[Collected data entries]
- - - - -

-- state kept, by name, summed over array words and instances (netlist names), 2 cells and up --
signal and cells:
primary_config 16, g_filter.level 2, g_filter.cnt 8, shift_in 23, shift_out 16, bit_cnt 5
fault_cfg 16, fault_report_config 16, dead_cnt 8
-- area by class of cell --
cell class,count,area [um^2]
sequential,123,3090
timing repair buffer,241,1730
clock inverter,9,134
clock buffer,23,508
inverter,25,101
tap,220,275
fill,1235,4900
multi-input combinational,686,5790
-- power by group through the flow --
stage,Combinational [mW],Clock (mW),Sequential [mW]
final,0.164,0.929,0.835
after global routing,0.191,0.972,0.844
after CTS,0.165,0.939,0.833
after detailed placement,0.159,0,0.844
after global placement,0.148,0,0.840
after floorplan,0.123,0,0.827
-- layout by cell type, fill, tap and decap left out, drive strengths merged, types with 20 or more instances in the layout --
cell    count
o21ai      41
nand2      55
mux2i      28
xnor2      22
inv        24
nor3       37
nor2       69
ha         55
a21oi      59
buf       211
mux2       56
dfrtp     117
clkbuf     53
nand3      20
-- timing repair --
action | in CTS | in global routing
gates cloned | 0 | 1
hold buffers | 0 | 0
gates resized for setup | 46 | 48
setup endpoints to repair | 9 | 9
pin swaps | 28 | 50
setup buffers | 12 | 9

- - - - -

* _TASK ITEM_: The entries above hold the needed span. Transcribe exactly the lines from the one with "primary_config 16, g_filter.level" to the one with "after global routing,0.191,0.972,0.844", both included.

* _ANSWER TO THIS TASK_:
primary_config 16, g_filter.level 2, g_filter.cnt 8, shift_in 23, shift_out 16, bit_cnt 5
fault_cfg 16, fault_report_config 16, dead_cnt 8
-- area by class of cell --
cell class,count,area [um^2]
sequential,123,3090
timing repair buffer,241,1730
clock inverter,9,134
clock buffer,23,508
inverter,25,101
tap,220,275
fill,1235,4900
multi-input combinational,686,5790
-- power by group through the flow --
stage,Combinational [mW],Clock (mW),Sequential [mW]
final,0.164,0.929,0.835
after global routing,0.191,0.972,0.844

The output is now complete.